Product Development Timelines, page 26.


5.

Please update the disclosure in the first table on page 26 to the extent practicable. For example, we note you refer in the table to a target completion date of “April 31, 2014.”


Our disclosure was amended to clarify the table regarding the information provided in the table.


Our Patents, page 30.

6.

We note your response to prior comment 18. Please revise the disclosure in this section to explain the term “Reverse Iontophoresis” on page 30 so that the term can be understood by an investor not in your industry. Also, disclose which of the three patents mentioned in this section cover the CGM watch. In addition, disclose when each of the three patents was granted.


We expanded the disclosure to conform to the comment.

Government Regulation, page 30.


7.

We note your response to prior comment 19. Given your disclosure on page 13 that you may seek regulatory approval from the FDA and your disclosure on page 24 that your clinical testing will be conducted in the United States, please expand the disclosure in this section to discuss the FDA approval process and the nature of regulatory oversight.

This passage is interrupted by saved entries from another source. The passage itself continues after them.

What follows belongs to an exercise in optimizing a design on an open flow for small area, a short achievable clock period and few clock cycles per item; a production flow would make more cautious choices. Power and IR drop assume default switching activity.

==> job 2820: inputs <==
==> flow/design.v <==
`default_nettype none
package stream_pkg;
    localparam int word_bits      = 32;
    localparam int spare_bits     = 12;
    localparam int sample_bits    = 18;
    localparam int out_value_bits = 30;
    typedef struct packed {
        logic                   soft_reset;    
        logic                   last;          
        logic [spare_bits-1:0]  spare;         
        logic [sample_bits-1:0] sample;        
    } in_word_t;
    typedef struct packed {
        logic                      zero;       
        logic                      last;       
        logic [out_value_bits-1:0] value;      
    } out_word_t;
endpackage
`default_nettype wire
`default_nettype none
package model_pkg;
    localparam int value_bits   = 18;
    localparam int q_frac       = 8;
    localparam int input_width  = 28;    
    localparam int out_channels = 10;
    localparam int acc_bits     = 40;    
    localparam int index_bits   = $clog2(input_width + 1);
    localparam int weight_bits  = 5;     
    typedef logic signed [value_bits-1:0]  value_t;
    typedef logic signed [weight_bits-1:0] weight_t;
    typedef struct packed {
        value_t value;
        logic   last;
    } sample_t;
    typedef value_t [out_channels-1:0] channel_vec_t;
    function automatic weight_t weight_of(input int c, input int i);
        int raw;
        int centred;
        raw = (7 * c + 3 * i) % 31;
        centred = raw - 15;
        weight_of = centred[weight_bits-1:0];    
    endfunction
endpackage
`default_nettype wire
`default_nettype none
module stream_slice #(
    parameter int width = 1
) (
    input  logic     clock,
    input  logic     reset,
    input  logic [width-1:0] in_data,
    input  logic     in_valid,
    output logic [width-1:0] out_data,
    output logic     out_valid,
    input  logic     downstream_stall,
    output logic     upstream_stall
);
    logic load;
    assign load = !out_valid || !downstream_stall;    
    assign upstream_stall = out_valid && downstream_stall;
    always_ff @(posedge clock) begin
        if (reset) begin
            out_valid <= 1'b0;
        end else if (load) begin
            out_valid <= in_valid;
        end
    end
    always_ff @(posedge clock) begin
        if (load) begin
            out_data <= in_data;
        end
    end
endmodule
`default_nettype wire
`default_nettype none
module word_decode (
    input  logic                 clock,
    input  logic                 reset,
    input  stream_pkg::in_word_t word,
    input  logic                 word_valid,
    input  logic                 exec_ready,
    output model_pkg::sample_t   sample,
    output logic                 sample_valid,
    output logic                 stage_reset,
    output logic                 word_stall
);
    logic soft_word;    
    assign soft_word = word_valid && word.soft_reset;
    assign stage_reset = reset || soft_word;
    assign sample.value = word.sample;
    assign sample.last  = word.last;
    assign sample_valid = word_valid && !word.soft_reset;
    assign word_stall = word_valid && !word.soft_reset && !exec_ready;
endmodule
`default_nettype wire
`default_nettype none
module dense_execute (
    input  logic                    clock,
    input  logic                    reset,
    input  model_pkg::sample_t      sample,
    input  logic                    sample_valid,
    output logic                    in_ready,
    output model_pkg::channel_vec_t result,
    output logic                    result_valid,
    input  logic                    result_taken
);
    localparam int channels = model_pkg::out_channels;
    localparam int acc_bits = model_pkg::acc_bits;
    localparam logic signed [acc_bits-1:0] sat_max = (1 <<< (model_pkg::value_bits - 1)) - 1;
    localparam logic signed [acc_bits-1:0] sat_min = -(1 <<< (model_pkg::value_bits - 1));
    logic signed [acc_bits-1:0] acc [channels];
    logic signed [acc_bits-1:0] term [channels];
    logic signed [acc_bits-1:0] sum_next [channels];
    logic [channels*model_pkg::value_bits-1:0] scaled;    
    logic [model_pkg::index_bits-1:0] index;    
    logic weighted;
    logic accept;
    assign in_ready = !result_valid;    
    assign accept   = sample_valid && in_ready;
    assign weighted = index < model_pkg::input_width;
    for (genvar c = 0; c < channels; c++) begin : g_channel
        logic signed [model_pkg::weight_bits-1:0] weight;
        logic signed [acc_bits-1:0] shifted;
        assign weight = model_pkg::weight_of(c, int'(index));
        assign term[c] = $signed(sample.value) * weight;
        assign sum_next[c] = weighted ? acc[c] + term[c] : acc[c];    
        assign shifted = sum_next[c] >>> model_pkg::q_frac;
        assign scaled[c*model_pkg::value_bits +: model_pkg::value_bits] =
            (shifted > sat_max) ? sat_max[model_pkg::value_bits-1:0] :
            (shifted < sat_min) ? sat_min[model_pkg::value_bits-1:0] :
                                  shifted[model_pkg::value_bits-1:0];
    end
    always_ff @(posedge clock) begin
        if (reset) begin
            for (int c = 0; c < channels; c++) begin
                acc[c] <= '0;
            end
            index        <= '0;
            result_valid <= 1'b0;
        end else begin
            if (result_taken) begin
                result_valid <= 1'b0;
            end
            if (accept) begin
                if (sample.last) begin
                    for (int c = 0; c < channels; c++) begin
                        acc[c] <= '0;
                    end
                    index        <= '0;
                    result_valid <= 1'b1;
                end else begin
                    for (int c = 0; c < channels; c++) begin
                        acc[c] <= sum_next[c];
                    end
                    if (weighted) begin
                        index <= index + 1'b1;
                    end
                end
            end
        end
    end
    always_ff @(posedge clock) begin
        if (accept && sample.last) begin
            result <= scaled;
        end
    end
endmodule
`default_nettype wire
`default_nettype none
module result_serialize (
    input  logic                    clock,
    input  logic                    reset,
    input  model_pkg::channel_vec_t vector,
    input  logic                    vector_valid,
    output logic                    vector_taken,
    output stream_pkg::out_word_t   word,
    output logic                    word_valid,
    input  logic                    downstream_stall
);
    localparam int chan_bits       = $clog2(model_pkg::out_channels);
    localparam int word_value_bits = stream_pkg::out_value_bits;
    localparam logic [chan_bits-1:0] last_channel = chan_bits'(model_pkg::out_channels - 1);
    logic                    buffer_valid;
    logic [model_pkg::out_channels*model_pkg::value_bits-1:0] buffer;    
    logic [chan_bits-1:0]    channel;    
    model_pkg::value_t       current;
    assign vector_taken = vector_valid && !buffer_valid;
    always_ff @(posedge clock) begin
        if (reset) begin
            buffer_valid <= 1'b0;
            channel      <= '0;
        end else if (vector_taken) begin
            buffer_valid <= 1'b1;
            channel      <= '0;
        end else if (buffer_valid && !downstream_stall) begin
            if (channel == last_channel) begin
                buffer_valid <= 1'b0;    
                channel      <= '0;
            end else begin
                channel <= channel + 1'b1;
            end
        end
    end
    always_ff @(posedge clock) begin
        if (vector_taken) begin
            buffer <= vector;
        end
    end
    assign current    = buffer[channel*model_pkg::value_bits +: model_pkg::value_bits];
    assign word_valid = buffer_valid;
    always_comb begin
        word.zero  = 1'b0;
        word.last  = buffer_valid && (channel == last_channel);
        word.value = {{(word_value_bits - model_pkg::value_bits){current[model_pkg::value_bits-1]}},
                      current};    
    end
endmodule
`default_nettype wire
`default_nettype none
module de1soc_top (
    input  logic        clock,
    input  logic        reset,
    input  logic [31:0] in_data,
    input  logic        in_valid,
    output logic        upstream_stall,
    output logic [31:0] out_data,
    output logic        out_valid,
    input  logic        downstream_stall
);
    localparam int CH = 10;
    logic        a_v, a_soft, a_last;
    logic [17:0] a_s;
    logic        take;
    assign take = in_valid && !upstream_stall;
    always_ff @(posedge clock) begin
        a_v    <= !reset && take && !in_data[31];
        a_soft <= !reset && take && in_data[31];
        a_last <= in_data[30];
        a_s    <= in_data[17:0];
    end
    logic        b_v, b_soft, b_last;
    logic [17:0] b_s;
    logic [4:0]  b_idx;      
    logic        nf;         
    always_ff @(posedge clock) begin
        b_v    <= !reset && a_v;
        b_soft <= !reset && a_soft;
        b_last <= a_last;
        b_s    <= a_s;
        if (reset || a_soft) begin
            nf <= 1'b1;
        end else if (a_v) begin
            nf    <= a_last;
            b_idx <= nf ? 5'd0 : (b_idx == 5'd28 ? 5'd28 : b_idx + 5'd1);
        end
    end
    logic        step;       
    logic        first;      
    logic [22:0] p, p_next;  
    logic [25:0] v, v_next;  
    assign step  = b_v && (b_idx < 5'd28);
    assign first = b_v && (b_idx == 5'd0);
    assign p_next = (first ? 23'd0 : p) + (step ? {{5{b_s[17]}}, b_s} : 23'd0);
    assign v_next = first ? 26'd0 : v + (step ? {{3{p[22]}}, p} : 26'd0);
    always_ff @(posedge clock) begin
        p <= p_next;
        v <= v_next;
    end
    logic        full;       
    logic        busy;       
    logic        seq;        
    logic [3:0]  slot;       
    logic        comp;
    logic        xfer;
    assign comp = b_v && b_last;
    assign xfer = (comp || full) && !busy;
    always_ff @(posedge clock) begin
        if (reset || b_soft) full <= 1'b0;
        else if (xfer)       full <= 1'b0;
        else if (comp)       full <= 1'b1;
    end
    logic [22:0] s_sh;
    logic [25:0] v_sh;
    logic [4:0]  l_sh;
    always_ff @(posedge clock) begin
        if (xfer) begin
            s_sh <= p_next;
            v_sh <= v_next;
            l_sh <= (b_idx > 5'd27) ? 5'd27 : b_idx;
        end
    end
    function automatic int order_of(input int k);
        case (k)
            0: order_of = 4;  1: order_of = 8;  2: order_of = 0;  3: order_of = 3;
            4: order_of = 7;  5: order_of = 2;  6: order_of = 6;  7: order_of = 1;
            8: order_of = 5;  default: order_of = 9;
        endcase
    endfunction
    function automatic int pos_of(input int c);
        pos_of = 0;
        for (int k = 0; k < 10; k++) if (order_of(k) == c) pos_of = k;
    endfunction
    function automatic logic [31:0] wrap_set(input int c);
        wrap_set = '0;
        for (int j = 1; j < 28; j++) if ((7 * c + 3 * j) % 31 < 3) wrap_set[j] = 1'b1;
    endfunction
    logic [CH*27-1:0] qv;    
    for (genvar c = 0; c < CH; c++) begin : g_ch
        localparam int pos = pos_of(c);
        logic        wrap, rd, clr, keep;
        logic [24:0] q, addend, sum;
        logic [25:0] rc;
        logic        pc1, pc2;   
        localparam logic [31:0] wset = wrap_set(c);
        assign wrap = !reset && b_v && wset[b_idx];
        assign rd   = seq && (slot == 4'(pos));
        assign clr  = reset || rd || (b_soft && !(seq && slot < 4'(pos)));
        assign keep = !clr;
        assign addend = wrap ? {{2{p[22]}}, p} : 25'd0;
        assign rc[0] = 1'b0;
        for (genvar k = 0; k < 25; k++) begin : g_rc
            wire qk = q[k] & keep;
            wire ci = (k == 9) ? (pc1 & keep) : (k == 17) ? (pc2 & keep) : rc[k];
            assign sum[k]  = qk ^ addend[k] ^ ci;
            assign rc[k+1] = (qk & addend[k]) | (qk & ci) | (addend[k] & ci);
        end
        always_ff @(posedge clock) begin
            q   <= sum;
            pc1 <= rc[9];
            pc2 <= rc[17];
        end
        assign qv[c*27 +: 27] = {pc2, pc1, q};
    end
    function automatic logic [4:0] weight_of(input int c, input int i);
        int r;
        r = (7 * c + 3 * i) % 31 - 15;
        weight_of = r[4:0];
    endfunction
    logic [26:0] qs;
    logic [4:0]  wl;
    logic [3:0]  cs;
    always_comb begin
        qs = '0;
        cs = '0;
        wl = '0;
        for (int k = 0; k < 10; k++) begin
            if (slot == 4'(k)) begin
                qs = qv[order_of(k)*27 +: 27];
                cs = 4'(order_of(k));
                for (int l = 0; l < 28; l++) if (l_sh == 5'(l)) wl = weight_of(order_of(k), l);
            end
        end
    end
    logic        x_v;
    logic [3:0]  x_c;
    logic [24:0] x_q;
    logic        x_pc1, x_pc2;
    logic [4:0]  x_w;
    always_ff @(posedge clock) begin
        x_v <= !reset && seq;
        x_c <= cs;
        {x_pc2, x_pc1, x_q} <= qs;
        x_w <= wl;
    end
    logic [25:0] pp [3];
    logic [2:0]  neg;
    for (genvar d = 0; d < 3; d++) begin : g_booth
        logic b2, b1, b0;
        logic one, two;
        logic [25:0] mag;
        assign b0 = (d == 0) ? 1'b0 : x_w[2*d-1];
        assign b1 = x_w[2*d];
        assign b2 = (d == 2) ? x_w[4] : x_w[2*d+1];
        assign one = b1 ^ b0;
        assign two = (b2 & !b1 & !b0) | (!b2 & b1 & b0);
        assign neg[d] = b2 & !(b1 & b0);
        assign mag = one ? 26'({{3{s_sh[22]}}, s_sh}) << (2*d) :
                     two ? 26'({{3{s_sh[22]}}, s_sh}) << (2*d+1) : 26'd0;
        assign pp[d] = mag ^ {26{neg[d]}};
    end
    logic [25:0] qx, corr, tot;
    assign qx = {x_q[24], x_q};
    assign corr = 26'd3 + 26'(neg[0]) + 26'(neg[1]) + 26'(neg[2])
                + (x_pc1 ? 26'(31 << 9) : 26'd0) + (x_pc2 ? 26'(31 << 17) : 26'd0);
    assign tot = (qx << 5) + ~qx + ~v_sh + ~(v_sh << 1) + pp[0] + pp[1] + pp[2] + corr;
    logic [CH*18-1:0] rbuf;
    always_ff @(posedge clock) begin
        if (reset) begin
            seq  <= 1'b0;
            slot <= '0;
        end else if (xfer) begin
            seq  <= 1'b1;
            slot <= '0;
        end else if (seq) begin
            slot <= slot + 4'd1;
            if (slot == 4'd9) seq <= 1'b0;
        end
    end
    for (genvar c = 0; c < CH; c++) begin : g_rbuf
        always_ff @(posedge clock) begin
            if (x_v && x_c == 4'(c)) rbuf[c*18 +: 18] <= tot[25:8];
        end
    end
    logic [3:0]  och;        
    logic        oload;
    logic [17:0] cur;
    logic        o_last;
    logic [17:0] o_val;
    assign oload = !out_valid || !downstream_stall;
    assign cur   = rbuf[och*18 +: 18];
    always_ff @(posedge clock) begin
        if (reset) begin
            busy      <= 1'b0;
            och       <= '0;
            out_valid <= 1'b0;
        end else begin
            if (oload) out_valid <= busy && !seq && !x_v;
            if (xfer) begin
                busy <= 1'b1;
                och  <= '0;
            end else if (busy && !seq && !x_v && oload) begin
                och <= och + 4'd1;
                if (och == 4'd9) busy <= 1'b0;
            end
        end
    end
    always_ff @(posedge clock) begin
        if (oload) begin
            o_val  <= cur;
            o_last <= (och == 4'd9);
        end
    end
    assign out_data = {1'b0, o_last, {12{o_val[17]}}, o_val};
    assign upstream_stall = full || (32'(busy) + 32'(a_v && a_last) + 32'(b_v && b_last) >= 2);
endmodule
`default_nettype wire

The company has not decided as of the date of this filing to seek regulatory approval from the FDA.  We amended our disclosure to delete any reference to approval from the FDA.


8.

If you do not intend to seek regulatory approval from the FDA, please tell us why you have included the table on page 29 about competitors in the United States.

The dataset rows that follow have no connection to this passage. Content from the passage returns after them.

What follows belongs to an exercise in optimizing a design on an open flow for small area, a short achievable clock period and few clock cycles per item; a production flow would make more cautious choices. Function was checked by simulation only, so behaviour that the tests miss may differ from the original.

==> flow/design.v, too long to show whole: its modules and the start of the top module <==
// module conv_psel: 33 lines
// module conv_mac: 1865 lines
// module conv_sum: 126 lines
// module conv_act: 315 lines
// module csa_fa: 10 lines
// module csa_ha: 9 lines
// module conv_top: 171 lines
module conv_top (
	input  logic        clk,
	input  logic        rst_n,
	input  logic        filter_valid,
	input  logic        image_valid,
	input  logic [3:0]  image_size,
	input  logic        pad_mode,
	input  logic        act_mode,
	input  logic [7:0]  in_data,
	output logic        out_valid,
	output logic [15:0] out_data
);
  // ...
==> flow/flow/run.sh <==
#!/bin/bash
# The standard layout, with the resizer's setup repair aimed at a margin below the
# clock period (the period and constraints themselves are unchanged).
set -euo pipefail
bash standard.sh SETUP_SLACK_MARGIN=13.4 finish > flow_make.log 2>&1
==> flow/standard.sh <==
#!/bin/bash
# synth_recipe.tcl (not shown) runs the flow's synth.tcl, then flattens the netlist and writes it again
# the make line also repeats each setting of config.mk as NAME=value (left out here)
make -C /OpenROAD-flow-scripts/flow DESIGN_CONFIG=/design/flow/config.mk WORK_HOME=/design/flow/orfs CLKGATE_MAP_FILE= SYNTH_SCRIPT=/design/flow/synth_recipe.tcl "${@:-finish}"
==> flow/config.mk <==
export PLATFORM = sky130hd
export DESIGN_NAME = conv_top
export DESIGN_NICKNAME = conv_top
export VERILOG_FILES = /design/flow/design.v
export SDC_FILE = /design/flow/constraint.sdc
export NUM_CORES = 4
export LEC_CHECK = 0
export CAP_MARGIN = 20
export CORE_MARGIN = 2
export CORE_UTILIZATION = 55
export CTS_CLUSTER_DIAMETER = 60
export CTS_CLUSTER_SIZE = 25
export SLEW_MARGIN = 20
export SYNTH_HIERARCHICAL = 1
export SYNTH_MINIMUM_KEEP_SIZE = 0
==> flow/constraint.sdc <==
create_clock -name core_clock -period 18.0 [get_ports {clk}]
set_input_delay 3.6000 -clock core_clock [delete_from_list [all_inputs] [get_ports {clk}]]
set_output_delay 3.6000 -clock core_clock [all_outputs]
set_load 0.01 [all_outputs]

The Company included the information regarding the “competitors in the United States” because these products are sold in the EU and we deem them to be “competitors”.


Directors, Executive Officers, Promoters and Control Persons, page 36.


9.

We note your response to prior comment 22. Please expand the disclosure concerning Professor Khan, Mr. Scott and Dr. Toon that they joined Nemaura in 2009 and 2010 to clearly indicate the positions that they held with Nemaura during the last five years.


Our disclosure was amended to provide the information requested by this comment.


Executive Compensation, page 39.


10.

Please update the disclosure in this section for the fiscal year ended March 31, 2014.


Our disclosure was amended to provide update information through our fiscal year ended March 31, 2014.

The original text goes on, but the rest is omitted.